┌─ Input for this task
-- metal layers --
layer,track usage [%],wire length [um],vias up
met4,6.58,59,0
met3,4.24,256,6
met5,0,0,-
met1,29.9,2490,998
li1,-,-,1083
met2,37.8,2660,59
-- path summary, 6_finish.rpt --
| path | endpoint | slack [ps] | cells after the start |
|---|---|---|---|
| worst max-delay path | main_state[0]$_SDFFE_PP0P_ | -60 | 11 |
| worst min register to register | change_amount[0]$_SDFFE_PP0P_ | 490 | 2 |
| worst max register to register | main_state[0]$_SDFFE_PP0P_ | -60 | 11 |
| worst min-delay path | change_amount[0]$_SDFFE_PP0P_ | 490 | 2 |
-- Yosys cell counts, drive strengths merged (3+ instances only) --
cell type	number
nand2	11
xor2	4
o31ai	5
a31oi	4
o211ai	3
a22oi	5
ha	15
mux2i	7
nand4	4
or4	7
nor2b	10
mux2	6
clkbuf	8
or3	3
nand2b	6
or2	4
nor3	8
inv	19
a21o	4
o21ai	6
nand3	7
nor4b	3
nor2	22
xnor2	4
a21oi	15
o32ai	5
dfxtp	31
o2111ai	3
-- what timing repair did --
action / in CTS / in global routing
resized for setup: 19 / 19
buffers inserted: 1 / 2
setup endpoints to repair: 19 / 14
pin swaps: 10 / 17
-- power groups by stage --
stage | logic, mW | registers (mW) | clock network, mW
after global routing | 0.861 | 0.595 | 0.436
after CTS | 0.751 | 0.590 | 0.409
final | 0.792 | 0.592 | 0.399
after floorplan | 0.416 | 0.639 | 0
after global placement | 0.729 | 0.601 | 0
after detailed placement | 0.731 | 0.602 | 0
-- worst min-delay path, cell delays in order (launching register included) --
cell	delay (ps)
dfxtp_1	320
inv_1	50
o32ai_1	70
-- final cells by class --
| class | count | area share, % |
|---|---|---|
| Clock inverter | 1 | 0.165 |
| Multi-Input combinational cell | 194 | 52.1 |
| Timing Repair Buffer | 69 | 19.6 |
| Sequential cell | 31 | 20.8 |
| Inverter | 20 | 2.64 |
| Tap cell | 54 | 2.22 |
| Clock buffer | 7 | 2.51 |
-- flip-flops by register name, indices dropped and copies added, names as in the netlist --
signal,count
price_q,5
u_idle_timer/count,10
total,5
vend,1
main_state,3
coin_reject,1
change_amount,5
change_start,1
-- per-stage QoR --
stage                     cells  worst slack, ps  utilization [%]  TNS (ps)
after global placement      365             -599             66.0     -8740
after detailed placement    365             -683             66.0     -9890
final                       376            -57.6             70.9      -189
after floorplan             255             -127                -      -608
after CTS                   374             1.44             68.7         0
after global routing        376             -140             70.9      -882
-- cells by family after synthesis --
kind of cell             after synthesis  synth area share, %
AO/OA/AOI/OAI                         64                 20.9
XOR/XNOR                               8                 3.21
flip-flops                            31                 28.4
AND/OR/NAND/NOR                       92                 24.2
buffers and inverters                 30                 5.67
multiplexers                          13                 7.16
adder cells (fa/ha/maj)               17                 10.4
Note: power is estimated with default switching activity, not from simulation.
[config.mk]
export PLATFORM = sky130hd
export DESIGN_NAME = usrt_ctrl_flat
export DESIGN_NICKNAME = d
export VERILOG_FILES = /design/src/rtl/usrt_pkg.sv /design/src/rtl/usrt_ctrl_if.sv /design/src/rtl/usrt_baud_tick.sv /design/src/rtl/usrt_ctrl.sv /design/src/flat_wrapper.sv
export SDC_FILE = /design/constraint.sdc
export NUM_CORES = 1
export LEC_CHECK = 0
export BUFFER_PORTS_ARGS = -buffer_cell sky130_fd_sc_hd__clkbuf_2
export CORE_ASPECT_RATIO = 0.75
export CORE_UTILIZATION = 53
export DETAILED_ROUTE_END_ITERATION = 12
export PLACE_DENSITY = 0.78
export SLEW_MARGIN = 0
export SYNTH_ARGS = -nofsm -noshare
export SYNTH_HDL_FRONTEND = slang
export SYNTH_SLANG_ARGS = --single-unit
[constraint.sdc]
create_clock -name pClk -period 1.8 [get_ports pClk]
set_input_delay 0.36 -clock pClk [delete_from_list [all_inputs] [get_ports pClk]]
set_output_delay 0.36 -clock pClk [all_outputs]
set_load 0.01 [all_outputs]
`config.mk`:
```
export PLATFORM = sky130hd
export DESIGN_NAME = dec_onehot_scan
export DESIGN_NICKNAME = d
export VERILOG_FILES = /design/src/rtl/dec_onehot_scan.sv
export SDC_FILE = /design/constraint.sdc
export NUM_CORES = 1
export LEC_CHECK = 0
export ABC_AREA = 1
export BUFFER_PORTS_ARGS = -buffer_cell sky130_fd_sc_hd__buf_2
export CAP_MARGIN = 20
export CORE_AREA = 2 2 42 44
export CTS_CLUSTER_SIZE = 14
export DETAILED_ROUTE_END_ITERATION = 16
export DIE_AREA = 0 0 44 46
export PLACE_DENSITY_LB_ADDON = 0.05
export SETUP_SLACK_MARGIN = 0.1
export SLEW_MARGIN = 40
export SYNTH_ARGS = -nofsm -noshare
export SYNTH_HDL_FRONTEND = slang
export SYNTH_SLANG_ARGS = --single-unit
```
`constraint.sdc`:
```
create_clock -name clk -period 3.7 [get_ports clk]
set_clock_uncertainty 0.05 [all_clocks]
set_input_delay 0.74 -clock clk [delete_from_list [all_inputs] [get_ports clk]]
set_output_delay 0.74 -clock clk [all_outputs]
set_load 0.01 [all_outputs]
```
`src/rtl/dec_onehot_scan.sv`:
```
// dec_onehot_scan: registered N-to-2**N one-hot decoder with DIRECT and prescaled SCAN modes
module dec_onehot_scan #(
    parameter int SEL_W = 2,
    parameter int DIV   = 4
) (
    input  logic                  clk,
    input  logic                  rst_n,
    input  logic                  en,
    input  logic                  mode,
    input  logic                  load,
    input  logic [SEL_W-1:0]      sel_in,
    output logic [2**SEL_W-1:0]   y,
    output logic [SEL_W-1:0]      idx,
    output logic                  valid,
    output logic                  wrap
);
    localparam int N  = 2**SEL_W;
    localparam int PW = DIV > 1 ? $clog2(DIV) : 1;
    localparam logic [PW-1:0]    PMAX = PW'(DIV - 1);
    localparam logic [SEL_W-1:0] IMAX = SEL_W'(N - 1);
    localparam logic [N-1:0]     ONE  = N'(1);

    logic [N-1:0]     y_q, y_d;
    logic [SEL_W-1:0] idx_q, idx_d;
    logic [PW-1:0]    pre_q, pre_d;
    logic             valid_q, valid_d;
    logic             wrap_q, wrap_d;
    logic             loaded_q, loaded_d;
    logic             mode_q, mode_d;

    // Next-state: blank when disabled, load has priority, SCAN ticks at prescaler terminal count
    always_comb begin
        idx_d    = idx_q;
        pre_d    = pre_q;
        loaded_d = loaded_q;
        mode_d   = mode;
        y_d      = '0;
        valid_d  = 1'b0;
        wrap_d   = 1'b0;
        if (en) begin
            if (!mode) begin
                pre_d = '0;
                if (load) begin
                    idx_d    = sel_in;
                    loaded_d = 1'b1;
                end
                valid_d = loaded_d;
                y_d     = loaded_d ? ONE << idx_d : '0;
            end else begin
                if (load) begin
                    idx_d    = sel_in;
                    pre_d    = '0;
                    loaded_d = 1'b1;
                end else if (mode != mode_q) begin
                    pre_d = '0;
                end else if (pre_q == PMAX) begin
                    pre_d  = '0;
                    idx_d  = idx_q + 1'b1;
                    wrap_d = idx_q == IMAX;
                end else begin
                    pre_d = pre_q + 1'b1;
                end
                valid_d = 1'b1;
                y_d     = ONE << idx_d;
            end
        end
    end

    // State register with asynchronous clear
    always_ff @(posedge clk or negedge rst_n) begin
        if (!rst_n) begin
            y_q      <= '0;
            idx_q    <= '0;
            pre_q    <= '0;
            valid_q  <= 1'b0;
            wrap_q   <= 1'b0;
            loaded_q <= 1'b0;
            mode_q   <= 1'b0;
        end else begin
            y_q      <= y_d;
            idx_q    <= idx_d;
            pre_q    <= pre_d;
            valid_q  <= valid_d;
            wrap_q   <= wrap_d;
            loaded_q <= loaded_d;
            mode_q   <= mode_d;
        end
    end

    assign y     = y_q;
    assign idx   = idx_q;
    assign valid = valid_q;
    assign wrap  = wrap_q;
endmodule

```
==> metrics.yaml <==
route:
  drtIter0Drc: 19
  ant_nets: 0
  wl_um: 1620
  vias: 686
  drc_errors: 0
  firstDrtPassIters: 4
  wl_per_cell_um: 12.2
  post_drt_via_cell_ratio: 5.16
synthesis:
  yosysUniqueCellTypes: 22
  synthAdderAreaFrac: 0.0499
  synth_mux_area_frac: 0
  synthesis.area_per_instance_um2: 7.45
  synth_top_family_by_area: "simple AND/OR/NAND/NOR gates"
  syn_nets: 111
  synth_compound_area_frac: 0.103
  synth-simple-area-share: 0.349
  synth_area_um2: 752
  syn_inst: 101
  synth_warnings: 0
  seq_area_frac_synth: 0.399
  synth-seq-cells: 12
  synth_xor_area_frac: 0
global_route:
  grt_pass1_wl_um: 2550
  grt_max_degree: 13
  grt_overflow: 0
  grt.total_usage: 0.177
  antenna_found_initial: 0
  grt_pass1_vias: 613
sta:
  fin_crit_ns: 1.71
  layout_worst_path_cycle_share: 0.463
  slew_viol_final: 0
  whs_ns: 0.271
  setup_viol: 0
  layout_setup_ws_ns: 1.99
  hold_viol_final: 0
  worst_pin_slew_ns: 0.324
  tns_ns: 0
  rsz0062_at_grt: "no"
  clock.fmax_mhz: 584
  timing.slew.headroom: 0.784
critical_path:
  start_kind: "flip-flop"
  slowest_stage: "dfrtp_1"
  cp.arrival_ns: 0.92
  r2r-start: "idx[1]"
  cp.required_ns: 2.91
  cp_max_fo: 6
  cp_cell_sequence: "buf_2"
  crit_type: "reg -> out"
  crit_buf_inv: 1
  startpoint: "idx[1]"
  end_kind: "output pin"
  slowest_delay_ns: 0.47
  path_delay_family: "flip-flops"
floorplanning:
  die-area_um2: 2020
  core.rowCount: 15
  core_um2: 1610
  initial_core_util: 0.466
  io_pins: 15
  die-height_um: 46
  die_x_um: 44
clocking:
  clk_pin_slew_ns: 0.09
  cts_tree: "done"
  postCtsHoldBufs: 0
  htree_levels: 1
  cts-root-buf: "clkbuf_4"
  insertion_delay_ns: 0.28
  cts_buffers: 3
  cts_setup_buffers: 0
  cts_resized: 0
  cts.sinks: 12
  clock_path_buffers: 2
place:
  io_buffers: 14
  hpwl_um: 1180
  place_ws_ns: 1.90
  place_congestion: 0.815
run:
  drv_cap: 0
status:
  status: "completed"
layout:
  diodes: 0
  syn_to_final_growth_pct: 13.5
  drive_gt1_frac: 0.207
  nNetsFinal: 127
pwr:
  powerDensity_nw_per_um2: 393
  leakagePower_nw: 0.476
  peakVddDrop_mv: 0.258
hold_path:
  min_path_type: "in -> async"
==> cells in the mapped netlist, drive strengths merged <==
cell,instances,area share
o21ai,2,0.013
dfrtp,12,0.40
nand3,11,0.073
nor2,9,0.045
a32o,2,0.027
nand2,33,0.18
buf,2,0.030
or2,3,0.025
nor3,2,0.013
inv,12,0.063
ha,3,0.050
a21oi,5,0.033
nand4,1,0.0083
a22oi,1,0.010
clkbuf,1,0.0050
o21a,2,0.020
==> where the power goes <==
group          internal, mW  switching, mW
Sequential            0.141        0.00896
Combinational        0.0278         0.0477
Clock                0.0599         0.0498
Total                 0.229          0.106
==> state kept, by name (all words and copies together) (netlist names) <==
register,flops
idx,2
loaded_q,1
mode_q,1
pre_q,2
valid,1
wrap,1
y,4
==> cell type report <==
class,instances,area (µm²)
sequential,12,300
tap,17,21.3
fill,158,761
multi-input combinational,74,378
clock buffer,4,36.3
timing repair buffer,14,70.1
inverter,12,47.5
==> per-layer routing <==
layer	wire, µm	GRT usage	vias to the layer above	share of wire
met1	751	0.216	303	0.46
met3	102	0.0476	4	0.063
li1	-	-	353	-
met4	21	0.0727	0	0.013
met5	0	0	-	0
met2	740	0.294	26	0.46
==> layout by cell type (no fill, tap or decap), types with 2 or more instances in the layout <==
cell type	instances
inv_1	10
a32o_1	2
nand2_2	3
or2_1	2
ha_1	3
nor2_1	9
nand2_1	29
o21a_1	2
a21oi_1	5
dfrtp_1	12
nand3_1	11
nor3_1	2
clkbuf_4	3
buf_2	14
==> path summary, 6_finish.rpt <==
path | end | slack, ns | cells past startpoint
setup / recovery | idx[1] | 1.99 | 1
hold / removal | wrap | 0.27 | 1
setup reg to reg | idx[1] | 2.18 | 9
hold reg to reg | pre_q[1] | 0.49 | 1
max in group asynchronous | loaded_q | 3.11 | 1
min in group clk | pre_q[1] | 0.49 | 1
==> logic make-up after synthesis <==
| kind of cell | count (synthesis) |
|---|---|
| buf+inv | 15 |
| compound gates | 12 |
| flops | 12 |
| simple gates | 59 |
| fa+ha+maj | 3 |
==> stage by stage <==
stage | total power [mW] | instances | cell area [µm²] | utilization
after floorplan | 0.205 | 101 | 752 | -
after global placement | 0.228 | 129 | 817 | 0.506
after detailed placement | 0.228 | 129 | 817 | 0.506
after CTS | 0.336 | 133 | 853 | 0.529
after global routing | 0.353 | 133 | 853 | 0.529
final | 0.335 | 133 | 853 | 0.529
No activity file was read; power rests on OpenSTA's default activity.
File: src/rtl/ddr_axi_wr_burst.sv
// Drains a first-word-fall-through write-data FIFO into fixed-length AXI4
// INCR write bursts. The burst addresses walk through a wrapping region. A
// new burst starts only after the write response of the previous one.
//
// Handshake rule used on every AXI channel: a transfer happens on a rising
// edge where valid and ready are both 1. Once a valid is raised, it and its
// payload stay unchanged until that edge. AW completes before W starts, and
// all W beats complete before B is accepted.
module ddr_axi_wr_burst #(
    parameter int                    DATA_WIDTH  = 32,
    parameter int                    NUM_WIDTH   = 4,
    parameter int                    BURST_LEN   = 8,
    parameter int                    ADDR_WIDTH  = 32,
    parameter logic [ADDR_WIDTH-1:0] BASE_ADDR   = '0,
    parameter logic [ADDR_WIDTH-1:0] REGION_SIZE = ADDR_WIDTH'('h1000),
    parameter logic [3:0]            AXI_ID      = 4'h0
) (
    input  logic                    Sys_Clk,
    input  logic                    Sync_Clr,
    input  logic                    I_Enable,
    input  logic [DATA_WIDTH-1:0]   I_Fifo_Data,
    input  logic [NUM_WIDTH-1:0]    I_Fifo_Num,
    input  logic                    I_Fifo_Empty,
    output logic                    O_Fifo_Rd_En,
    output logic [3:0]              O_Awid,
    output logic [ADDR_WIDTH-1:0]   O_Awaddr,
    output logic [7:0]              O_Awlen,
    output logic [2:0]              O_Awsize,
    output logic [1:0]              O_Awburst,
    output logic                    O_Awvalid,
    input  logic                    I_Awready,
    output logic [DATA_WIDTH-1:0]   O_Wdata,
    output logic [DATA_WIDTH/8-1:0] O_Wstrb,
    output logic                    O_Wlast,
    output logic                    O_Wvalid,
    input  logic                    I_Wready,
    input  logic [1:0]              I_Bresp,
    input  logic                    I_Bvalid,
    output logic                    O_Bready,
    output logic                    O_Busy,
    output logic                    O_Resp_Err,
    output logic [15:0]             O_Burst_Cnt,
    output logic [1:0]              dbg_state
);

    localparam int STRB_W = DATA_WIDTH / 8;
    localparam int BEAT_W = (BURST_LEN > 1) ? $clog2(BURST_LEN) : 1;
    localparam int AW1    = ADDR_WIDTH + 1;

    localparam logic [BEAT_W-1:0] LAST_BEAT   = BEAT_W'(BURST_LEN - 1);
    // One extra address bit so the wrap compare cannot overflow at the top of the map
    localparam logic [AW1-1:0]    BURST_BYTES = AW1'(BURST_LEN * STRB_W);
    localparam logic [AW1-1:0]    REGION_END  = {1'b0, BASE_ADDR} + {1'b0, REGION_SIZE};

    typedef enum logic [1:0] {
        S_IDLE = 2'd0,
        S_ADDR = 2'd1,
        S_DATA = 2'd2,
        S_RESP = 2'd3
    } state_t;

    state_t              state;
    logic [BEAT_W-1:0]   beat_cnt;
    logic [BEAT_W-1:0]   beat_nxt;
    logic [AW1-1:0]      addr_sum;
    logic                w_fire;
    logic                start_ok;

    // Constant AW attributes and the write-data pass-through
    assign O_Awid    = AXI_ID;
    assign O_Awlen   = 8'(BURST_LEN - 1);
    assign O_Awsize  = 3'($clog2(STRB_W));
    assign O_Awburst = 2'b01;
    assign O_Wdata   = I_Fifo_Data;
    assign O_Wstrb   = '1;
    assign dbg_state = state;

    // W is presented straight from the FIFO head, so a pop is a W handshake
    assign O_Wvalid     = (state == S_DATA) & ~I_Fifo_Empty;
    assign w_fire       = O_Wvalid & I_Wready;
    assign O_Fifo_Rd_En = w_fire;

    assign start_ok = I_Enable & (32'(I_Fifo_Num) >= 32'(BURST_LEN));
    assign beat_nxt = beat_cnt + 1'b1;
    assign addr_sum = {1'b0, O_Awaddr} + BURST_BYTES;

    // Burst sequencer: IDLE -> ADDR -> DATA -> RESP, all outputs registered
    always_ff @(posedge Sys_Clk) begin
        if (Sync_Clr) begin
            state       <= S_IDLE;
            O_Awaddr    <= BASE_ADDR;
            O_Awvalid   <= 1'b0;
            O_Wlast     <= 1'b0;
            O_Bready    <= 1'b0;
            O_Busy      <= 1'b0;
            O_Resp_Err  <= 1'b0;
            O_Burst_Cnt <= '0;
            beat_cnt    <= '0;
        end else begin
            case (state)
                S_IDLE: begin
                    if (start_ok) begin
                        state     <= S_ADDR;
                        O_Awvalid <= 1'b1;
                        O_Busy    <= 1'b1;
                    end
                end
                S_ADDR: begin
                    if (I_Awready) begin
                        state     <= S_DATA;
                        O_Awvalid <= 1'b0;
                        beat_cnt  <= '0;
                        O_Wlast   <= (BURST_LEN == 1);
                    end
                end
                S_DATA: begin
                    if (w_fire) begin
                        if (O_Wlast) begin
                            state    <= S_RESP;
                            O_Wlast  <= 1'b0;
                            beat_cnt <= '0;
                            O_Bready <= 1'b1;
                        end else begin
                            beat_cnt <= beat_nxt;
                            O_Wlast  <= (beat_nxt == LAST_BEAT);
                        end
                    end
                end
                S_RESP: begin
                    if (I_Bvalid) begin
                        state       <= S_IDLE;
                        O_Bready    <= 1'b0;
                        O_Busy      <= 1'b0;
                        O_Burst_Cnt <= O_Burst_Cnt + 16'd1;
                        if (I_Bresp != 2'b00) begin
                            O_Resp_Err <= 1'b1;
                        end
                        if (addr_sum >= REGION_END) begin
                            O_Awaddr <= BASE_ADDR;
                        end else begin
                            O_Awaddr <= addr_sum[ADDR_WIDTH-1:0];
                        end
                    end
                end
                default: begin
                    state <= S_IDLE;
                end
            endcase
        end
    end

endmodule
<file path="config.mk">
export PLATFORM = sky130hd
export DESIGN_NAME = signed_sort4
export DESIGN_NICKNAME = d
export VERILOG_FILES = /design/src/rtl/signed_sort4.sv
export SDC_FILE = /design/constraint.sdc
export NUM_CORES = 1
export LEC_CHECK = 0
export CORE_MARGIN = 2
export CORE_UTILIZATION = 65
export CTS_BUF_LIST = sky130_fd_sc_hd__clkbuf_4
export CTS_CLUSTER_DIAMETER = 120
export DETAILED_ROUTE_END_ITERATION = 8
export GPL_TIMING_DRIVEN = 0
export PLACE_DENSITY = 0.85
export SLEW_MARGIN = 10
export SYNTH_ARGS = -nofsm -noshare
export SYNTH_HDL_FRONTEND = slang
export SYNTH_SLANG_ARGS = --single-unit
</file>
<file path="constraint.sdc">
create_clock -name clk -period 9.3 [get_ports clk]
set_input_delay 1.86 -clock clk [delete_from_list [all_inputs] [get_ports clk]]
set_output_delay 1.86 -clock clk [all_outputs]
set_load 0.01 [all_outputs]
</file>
└─
Exercise description: The required answer is the run of lines above, starting at the line with "action / in CTS / in global routing" and ending at the line with "buffer | 7 | 2.51 |", reproduced exactly with both ends.

Final answer:
action / in CTS / in global routing
resized for setup: 19 / 19
buffers inserted: 1 / 2
setup endpoints to repair: 19 / 14
pin swaps: 10 / 17
-- power groups by stage --
stage | logic, mW | registers (mW) | clock network, mW
after global routing | 0.861 | 0.595 | 0.436
after CTS | 0.751 | 0.590 | 0.409
final | 0.792 | 0.592 | 0.399
after floorplan | 0.416 | 0.639 | 0
after global placement | 0.729 | 0.601 | 0
after detailed placement | 0.731 | 0.602 | 0
-- worst min-delay path, cell delays in order (launching register included) --
cell	delay (ps)
dfxtp_1	320
inv_1	50
o32ai_1	70
-- final cells by class --
| class | count | area share, % |
|---|---|---|
| Clock inverter | 1 | 0.165 |
| Multi-Input combinational cell | 194 | 52.1 |
| Timing Repair Buffer | 69 | 19.6 |
| Sequential cell | 31 | 20.8 |
| Inverter | 20 | 2.64 |
| Tap cell | 54 | 2.22 |
| Clock buffer | 7 | 2.51 |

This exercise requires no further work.